# TO DO:
Compute how many lines below contain the word "constraint" and respond with that number only.

---- PROVIDED RECORDS

File: config.mk
export PLATFORM = sky130hd
export DESIGN_NAME = alu_share_arbiter
export DESIGN_NICKNAME = d
export VERILOG_FILES = /design/src/rtl/alu_pkg.sv /design/src/rtl/rr_arb2.sv /design/src/rtl/alu_share_arbiter.sv
export SDC_FILE = /design/constraint.sdc
export NUM_CORES = 1
export LEC_CHECK = 0
export BUFFER_PORTS_ARGS = -buffer_cell sky130_fd_sc_hd__buf_4
export CELL_PAD_IN_SITES_DETAIL_PLACEMENT = 0
export CELL_PAD_IN_SITES_GLOBAL_PLACEMENT = 1
export CORE_ASPECT_RATIO = 1.75
export CORE_UTILIZATION = 34
export DETAILED_ROUTE_END_ITERATION = 12
export PLACE_DENSITY_LB_ADDON = 0.1
export SKIP_LAST_GASP = 1
export SYNTH_ARGS = -nofsm -noshare
export SYNTH_HDL_FRONTEND = slang
export SYNTH_SLANG_ARGS = --single-unit
File: constraint.sdc
create_clock -name clk -period 2.56 [get_ports clk]
set_input_delay 0.384 -clock clk [delete_from_list [all_inputs] [get_ports clk]]
set_output_delay 0.384 -clock clk [all_outputs]
set_load 0.005 [all_outputs]
File: src/rtl/alu_pkg.sv
// Shared ALU definitions: opcode and comparator encodings, arbiter state type,
// and the illegal-opcode predicate used when a request is accepted.
package alu_pkg;

    localparam logic [3:0] ALU_AND    = 4'b0000;
    localparam logic [3:0] ALU_OR     = 4'b0001;
    localparam logic [3:0] ALU_ADD    = 4'b0010;
    localparam logic [3:0] ALU_XOR    = 4'b0011;
    localparam logic [3:0] ALU_SLL    = 4'b0100;
    localparam logic [3:0] ALU_SLT    = 4'b0101;
    localparam logic [3:0] ALU_SUB    = 4'b0110;
    localparam logic [3:0] ALU_SLTU   = 4'b0111;
    localparam logic [3:0] ALU_SRL    = 4'b1000;
    localparam logic [3:0] ALU_SRA    = 4'b1001;
    localparam logic [3:0] ALU_OP_MAX = 4'b1001;

    // {equal_inequal, Comparatorenable}
    localparam logic [1:0] CMP_OFF = 2'b00;
    localparam logic [1:0] CMP_EQ  = 2'b11;
    localparam logic [1:0] CMP_NE  = 2'b01;

    typedef enum logic [1:0] {
        IDLE = 2'b00,
        EXEC = 2'b01,
        RESP = 2'b10
    } arb_state_e;

    function automatic logic op_is_illegal(input logic [3:0] op);
        return op > ALU_OP_MAX;
    endfunction

endpackage

File: src/rtl/rr_arb2.sv
// Two-way grant: a lone requester wins outright, a tie goes to the priority holder.
module rr_arb2 (
    input  logic [1:0] i_valid,
    input  logic       i_prio,
    output logic [1:0] o_grant
);

    always_comb begin
        // NOTE: assign a default first so every path drives o_grant and no latch is inferred.
        o_grant = i_valid;
        if (&i_valid) begin
            o_grant = i_prio ? 2'b10 : 2'b01;
        end
    end

endmodule

File: src/rtl/alu_share_arbiter.sv
// Shares one combinational ALU between the execute pipe (req 0) and the
// branch/address unit (req 1); one operation in flight, round-robin on ties.
module alu_share_arbiter
    import alu_pkg::*;
#(
    parameter int DATA_W    = 32,
    parameter bit PRIO_INIT = 1'b0
) (
    input  logic                clk,
    input  logic                rst_n,
    input  logic [1:0]          req_valid,
    output logic [1:0]          req_ready,
    input  logic [2*DATA_W-1:0] req_a,
    input  logic [2*DATA_W-1:0] req_b,
    input  logic [7:0]          req_op,
    input  logic [3:0]          req_cmp,
    output logic [1:0]          rsp_valid,
    input  logic [1:0]          rsp_ready,
    output logic [DATA_W-1:0]   rsp_result,
    output logic                rsp_zero,
    output logic                rsp_err,
    output logic [DATA_W-1:0]   alu_a,
    output logic [DATA_W-1:0]   alu_b,
    output logic [3:0]          alu_op,
    output logic [1:0]          alu_cmp,
    input  logic [DATA_W-1:0]   alu_result,
    input  logic                alu_zero
);

    arb_state_e        r_state;
    logic              r_prio;
    logic              r_owner;
    logic [DATA_W-1:0] r_alu_a;
    logic [DATA_W-1:0] r_alu_b;
    logic [3:0]        r_alu_op;
    logic [1:0]        r_alu_cmp;
    logic [DATA_W-1:0] r_rsp_result;
    logic              r_rsp_zero;
    logic              r_rsp_err;

    logic [1:0]        w_grant;
    logic              w_win;
    logic              w_accept;
    logic [DATA_W-1:0] w_sel_a;
    logic [DATA_W-1:0] w_sel_b;
    logic [3:0]        w_sel_op;
    logic [1:0]        w_sel_cmp;

    rr_arb2 u_rr_arb2 (
        .i_valid (req_valid),
        .i_prio  (r_prio),
        .o_grant (w_grant)
    );

    assign w_win     = w_grant[1];
    assign w_accept  = |(req_valid & req_ready);
    assign w_sel_a   = w_win ? req_a[2*DATA_W-1 -: DATA_W] : req_a[DATA_W-1:0];
    assign w_sel_b   = w_win ? req_b[2*DATA_W-1 -: DATA_W] : req_b[DATA_W-1:0];
    assign w_sel_op  = w_win ? req_op[7:4]  : req_op[3:0];
    assign w_sel_cmp = w_win ? req_cmp[3:2] : req_cmp[1:0];

    // Grants are offered only while idle, so a new request can never overtake
    // a response the previous owner has not yet taken.
    always_comb begin
        req_ready = '0;
        rsp_valid = '0;
        if (r_state == IDLE) begin
            req_ready = w_grant;
        end
        if (r_state == RESP) begin
            rsp_valid[r_owner] = 1'b1;
        end
    end

    // NOTE: sequential state uses non-blocking assignments so every register
    // samples pre-edge values regardless of statement order.
    always_ff @(posedge clk or negedge rst_n) begin
        if (!rst_n) begin
            r_state      <= IDLE;
            r_prio       <= PRIO_INIT;
            r_owner      <= 1'b0;
            r_alu_a      <= '0;
            r_alu_b      <= '0;
            r_alu_op     <= ALU_AND;
            r_alu_cmp    <= CMP_OFF;
            r_rsp_result <= '0;
            r_rsp_zero   <= 1'b0;
            r_rsp_err    <= 1'b0;
        end else begin
            case (r_state)
                IDLE: begin
                    if (w_accept) begin
                        r_alu_a   <= w_sel_a;
                        r_alu_b   <= w_sel_b;
                        r_alu_op  <= w_sel_op;
                        r_alu_cmp <= w_sel_cmp;
                        r_owner   <= w_win;
                        r_rsp_err <= op_is_illegal(w_sel_op);
                        r_state   <= EXEC;
                    end
                end
                EXEC: begin
                    r_rsp_result <= alu_result;
                    r_rsp_zero   <= alu_zero;
                    r_state      <= RESP;
                end
                RESP: begin
                    // Priority moves only on a completed response, never on a dropped request.
                    if (rsp_ready[r_owner]) begin
                        r_prio  <= ~r_owner;
                        r_state <= IDLE;
                    end
                end
                default: r_state <= IDLE;
            endcase
        end
    end

    assign alu_a      = r_alu_a;
    assign alu_b      = r_alu_b;
    assign alu_op     = r_alu_op;
    assign alu_cmp    = r_alu_cmp;
    assign rsp_result = r_rsp_result;
    assign rsp_zero   = r_rsp_zero;
    assign rsp_err    = r_rsp_err;

endmodule
==> run metrics <==
CP arrival 2.02 ns; Setup CP Type flip-flop to flip-flop; Switching Fraction 35.3%; Worst setup SP type flip-flop; EDFF count, synth 0; gr busiest metal met2; Final min period 1.81 ns; slew margin rel. 30.8%; Fin Setup TNS 0 ns; status finished with violations; Worst-Margin Slew 1.04 ns; CTS sink count 108; pwr/cell area 1120 mW/mm^2; post_cts resized 0; final hold vios 4; Mapped Cells 504; MaxCap Viol Count 0; die area 0.0154 sq mm; Die H 163 um; storage element area 0.00270 sq mm; ant diodes 0; Yosys top cell area share 53.4%; GRT Resource Usage Total 22.5%; combinational power share 46.7%; routed vias 5057; TritonCTS clock tree yes; dpl hpwl 12400 um; CTS buffer count 9; Placed Instances 923; critical path fanouts, max 42; Post-Synthesis Mean Instance Area 10.0 sq um; Non-Filler Instances 938; final period utilization 70.8%; post-synthesis sequential area ratio 53.4%; initial antenna violation count 0; routed length per placed instance 18.6 um; Initial Util 35.0%; Layout area overhead 49.3%; ANT nets after route 0; Worst path slowest cell dfrtp_1; total power 8.43 mW; Clk Latency, worst-skew pair 0.34 ns; RePlAce Congestion 0.793; final slew viol count 0; met1 usage 26.1%; Clock power frac 16.7%; CP cell instances or2_1, nor2_8, buf_12, a31oi_1; overflow left after global routing 0; final setup vio count 0; worst-case reg-to-reg path depth 4; cts hold-fix bufs 0; port bufs 286; DRC viols 0; Mapped Area 0.00506 sq mm; VDD IR-drop max 0.000492 V; # fillers 1411; met3 usage 4.52%; area of the multi-input gates 0.00204 sq mm; largest net degree at the start of global routing 70; Util after Layout 52.3%; Synthesis Warnings 0; Hold Crit Class primary input to async pin; synth unique cells 26; # rows 58; FMAX 552 MHz; CTS Buffer Depth 2; top cells by area, synth dfrtp_1, a31oi_1, mux2_2, nand3_1, a21oi_1; Die X 94.2 um; share of layout cells above drive strength 1 46.6%; Leakage 3.41 nW; RSZ-0062 raised after global routing no; vias in the first global route 5125; Post-synth ARST share 100%; register clock-pin slew on the reported worst setup and hold paths 0.07 ns; DRT Pass-1 Iters 4; first-pass GRT wire length 26700 um; met2 Usage GRT 39.6%; Cell Int Power 5.46 mW; DRT iter0 DRCs 213; cell taking the most area after synthesis dfrtp_1; Critical Path RT 2.77 ns; sequential power share 36.6%; vias per cell 5.39; Core ar. 0.0144 sq mm; Routed WL 17400 um; CTS root buffer clkbuf_16; nets 933; Primary FF master, synth dfrtp_1; failing checks negative hold slack; Setup Buffers After CTS 0; Crit. End Element flip-flop; CP max stage delay 0.45 ns; I/O pins 287; worst hold margin -0.00690 ns; Switch Pwr 2.97 mW; H-tree Lvls 3; synthesized flop and latch total 108; clk_skew 0.00927 ns; Post-Synthesis Net Count 683
## critical path, delay by kind of cell (launching register included)
| kind | cells | cell delay (ns) |
|---|---|---|
| flip-flops | 1 | 0.45 |
| AO/OA/AOI/OAI | 1 | 0.12 |
| AND/OR/NAND/NOR | 2 | 0.81 |
| buffers and inverters | 1 | 0.28 |
## path summary, 6_finish.rpt
path	end	start	slack, ns
min	rsp_result[3]$_DFFE_PN0N_	rst_n	-0.007
max reg2reg	alu_a[3]$_DFFE_PN0P_	r_state[0]$_DFFE_PN0P_	0.75
min in group clk	rsp_result[19]$_DFFE_PN0N_	alu_result[19]	0.27
max	alu_a[3]$_DFFE_PN0P_	r_state[0]$_DFFE_PN0P_	0.75
max in group asynchronous	rsp_result[14]$_DFFE_PN0N_	rst_n	1.76
min reg2reg	rsp_result[7]$_DFFE_PN0N_	rsp_result[7]$_DFFE_PN0N_	0.51
## state kept, by name, indices dropped and copies added (netlist names)
signal,flops
alu_a,32
alu_b,32
rsp_result,32
alu_op,4
alu_cmp,2
r_state,2
r_owner,1
r_prio,1
rsp_err,1
rsp_zero,1
## metrics by stage
stage,instance area (sq um),setup WS [ns]
5_1_grt,7550,0.611
3_3_place_gp,7250,0.528
4_1_cts,7550,0.731
3_5_place_dp,7250,0.463
6_report,7550,0.747
2_1_floorplan,5060,1.07
## per-layer routing
layer	part of all wire (%)	wire, um
met1	37	6500
met2	52	9120
met3	7.0	1220
met4	3.3	569
met5	0	0
## layout make-up
class / instances / share of cell area, %
clock inverter: 6 / 0.978
tap: 180 / 2.98
sequential: 108 / 35.8
multi-input combinational: 338 / 27.0
timing repair buffer: 296 / 30.3
clock buffer: 9 / 2.98
inverter: 1 / 0.0497
## cell usage after synthesis, drive strengths merged (3+ instances only)
cell,count
o21ai,74
nor2,7
dfrtp,108
clkbuf,18
nand2b,3
a21oi,69
buf,39
a31oi,69
nand2,3
nand3,70
mux2,34
## power groups by stage
stage,logic (mW),registers (mW),clock network (mW)
after CTS,4.00,3.09,1.45
after detailed placement,4.01,3.11,0
after global routing,4.34,3.19,1.52
after floorplan,1.94,3.11,0
after global placement,3.95,3.08,0
final,3.94,3.09,1.41
## cells by family (layout without fill, tap and decap cells)
group           after synthesis  after routing  synth area share, %
compound gates              214            214                 23.0
buf+inv                      58            312                 6.51
flops                       108            108                 53.4
mux                          34             34                 7.57
simple gates                 90             90                 9.45
## cell usage in the layout, fill, tap and decap left out, types with 2 or more instances in the layout
cell type / netlist / layout
a21oi_1: 69 / 69
a31oi_1: 69 / 69
buf_12: 0 / 5
buf_4: 5 / 291
clkbuf_16: 0 / 9
clkinvlp_4: 0 / 2
dfrtp_1: 108 / 108
mux2_2: 34 / 34
nand2_1: 3 / 3
nand2b_2: 0 / 2
nand3_1: 70 / 70
nand4_1: 2 / 2
nor2_1: 4 / 4
o21ai_0: 64 / 64
o21ai_1: 10 / 10
Power figures use the tool's default switching activity.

--------

# RESPONSE TO THE EXERCISE:
2